DESCONTROL EN AUVASA: DE LA HUELGA AL TARIFAZO

Por Borja García Carvajal, Concejal del PP del Ayuntamiento de Valladolid.

Desde que en 1960 se creara la primera organización mundial de defensa de los derechos de los consumidores hasta nuestros días, la sociedad ha evolucionado mucho hasta integrar esa defensa en nuestras propias administraciones. Además del incansable trabajo que realizan las asociaciones de consumidores y usuarios, nuestras instituciones cuentan con los resortes necesarios para evitar que desde lo público se vulneren los derechos de los ciudadanos. Esto que para la gran mayoría de los vallisoletanos es un acierto, no lo es tanto para el concejal de movilidad.

Estos días La Comisión de Precios de Castilla y León ha decidido no aprobar la reforma tarifaria que a finales del pasado año impulsó el gobierno tripartito del Ayuntamiento de Valladolid. Con algunas subidas que iban desde el 7% hasta el 21% en los billetes y bonos, la comisión formada por la Junta de Castilla y León, los empresarios, los sindicatos, las organizaciones de consumidores y los representantes de los municipios, han dejado claro que dichas subidas parecían desproporcionadas y que no iban a conllevar unos mayores ingresos para la empresa pública de autobuses. Para más inri este despropósito de tarifas se presentaron fuera de plazo, bochornoso. Tras el varapalo, se han minorado tan sólo dos de las subidas de tarifas, manteniendo incrementos en todos y cada uno de los billetes y bonos existentes.

Desde el Grupo Municipal Popular hemos dejado clara nuestra negativa a este sistema tarifario siendo conscientes de que no se van a recuperar viajeros subiendo tarifas sino creando un sistema de bonos y tarifas planas asequibles para los vecinos de nuestra ciudad. Nuestra propuesta establece una tarifa plana general a 25€, igual para vecinos de Valladolid que para vecinos del alfoz. Una tarifa plana para jóvenes a 15€ mensuales y un bono combinado bus-bici para fomentar conjuntamente el uso de ambos medios de transporte. Y como respuesta hemos vuelto a recibir el ya clásico y tan querido por los socialistas vallisoletanos “No es No”.
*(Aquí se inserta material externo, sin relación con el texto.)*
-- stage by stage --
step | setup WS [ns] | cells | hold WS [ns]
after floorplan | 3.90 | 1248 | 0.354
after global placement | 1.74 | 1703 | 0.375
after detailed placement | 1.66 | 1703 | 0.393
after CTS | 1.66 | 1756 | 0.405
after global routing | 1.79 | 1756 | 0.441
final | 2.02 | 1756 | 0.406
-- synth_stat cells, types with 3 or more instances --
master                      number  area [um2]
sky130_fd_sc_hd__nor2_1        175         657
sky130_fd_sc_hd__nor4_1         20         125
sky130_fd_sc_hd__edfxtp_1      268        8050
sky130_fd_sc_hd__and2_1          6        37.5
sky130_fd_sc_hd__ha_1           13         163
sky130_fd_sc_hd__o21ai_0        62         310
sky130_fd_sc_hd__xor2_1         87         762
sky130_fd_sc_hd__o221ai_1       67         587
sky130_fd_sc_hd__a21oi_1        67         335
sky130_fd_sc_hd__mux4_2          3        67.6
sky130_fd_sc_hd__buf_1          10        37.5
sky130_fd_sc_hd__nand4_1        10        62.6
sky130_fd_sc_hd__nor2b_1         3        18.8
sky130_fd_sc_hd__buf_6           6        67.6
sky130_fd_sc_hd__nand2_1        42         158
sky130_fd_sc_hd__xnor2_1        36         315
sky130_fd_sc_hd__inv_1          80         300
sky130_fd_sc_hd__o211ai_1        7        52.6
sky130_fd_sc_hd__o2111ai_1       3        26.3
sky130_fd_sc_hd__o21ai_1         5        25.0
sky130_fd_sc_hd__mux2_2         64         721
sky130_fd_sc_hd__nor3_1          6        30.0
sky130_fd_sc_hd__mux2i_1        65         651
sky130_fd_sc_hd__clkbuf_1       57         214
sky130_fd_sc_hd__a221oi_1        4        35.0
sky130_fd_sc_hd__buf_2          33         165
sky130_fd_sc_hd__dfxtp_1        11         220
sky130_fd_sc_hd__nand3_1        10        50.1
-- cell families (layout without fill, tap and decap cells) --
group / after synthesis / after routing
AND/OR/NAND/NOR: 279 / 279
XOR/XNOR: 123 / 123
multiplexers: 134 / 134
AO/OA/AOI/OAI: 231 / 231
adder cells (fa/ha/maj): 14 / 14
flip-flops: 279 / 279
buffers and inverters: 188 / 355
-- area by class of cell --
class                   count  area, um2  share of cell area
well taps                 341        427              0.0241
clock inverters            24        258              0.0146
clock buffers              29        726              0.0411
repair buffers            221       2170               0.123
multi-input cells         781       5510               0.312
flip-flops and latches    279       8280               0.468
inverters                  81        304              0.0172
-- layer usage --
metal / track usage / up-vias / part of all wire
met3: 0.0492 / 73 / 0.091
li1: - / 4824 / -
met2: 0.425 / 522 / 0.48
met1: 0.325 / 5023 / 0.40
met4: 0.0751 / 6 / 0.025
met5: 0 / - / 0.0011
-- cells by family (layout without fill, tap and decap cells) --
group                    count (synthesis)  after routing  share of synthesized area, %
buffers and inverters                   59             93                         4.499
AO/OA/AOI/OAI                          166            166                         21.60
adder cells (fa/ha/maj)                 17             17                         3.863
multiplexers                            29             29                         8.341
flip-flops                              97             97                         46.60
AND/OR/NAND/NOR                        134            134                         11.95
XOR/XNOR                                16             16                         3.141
Sin lugar a dudas este tirón de orejas de la Comisión de Precios al equipo de gobierno, por intentar trasladar su mala gestión en AUVASA al bolsillo de los usuarios, no es sólo por la subida generalizada de precios, sino por un conjunto de actuaciones que lejos de seguir un plan establecido, obedecen al más puro electoralismo bañado en la más absoluta improvisación. Prometieron que cuando llegaran despedirían al gerente para rebajar su sueldo y año y medio después seguimos sin gerente y ante la inminente contratación de uno por necesidad, el Partido Socialista se ha quedado solo en su elección. Prometieron la gratuidad de los viajes de los niños de 4 a 12 años y no calcularon que ese exceso propagandístico les iba a llevar a subir todas las tarifas. Prometieron la compra de nuevos autobuses y para cumplirlo adquirieron los más contaminantes del mercado por ser los más baratos. Ahora estudian comprar una estación de Gas Natural, ¿no hubiera sido mejor planificar y hacerlo al revés? Prometieron una reordenación de líneas que aseguran ya tienen y de la que nadie ha visto ni una coma. Y por último y sin lugar a duda lo más grave, prometieron y firmaron un acuerdo con los conductores respecto a sus horarios y turnos de trabajo que meses después se han negado a cumplir provocando la huelga en la que nuevamente quienes han sufrido han sido los vecinos.

Improvisación, electoralismo, mala gestión, bravuconadas en las declaraciones, presentaciones fuera de plazo, en definitiva actuaciones que cabrean y avergüenzan a los vallisoletanos. Hoy el servicio de autobuses de Valladolid es más elitista y más contaminante gracias al tripartito municipal.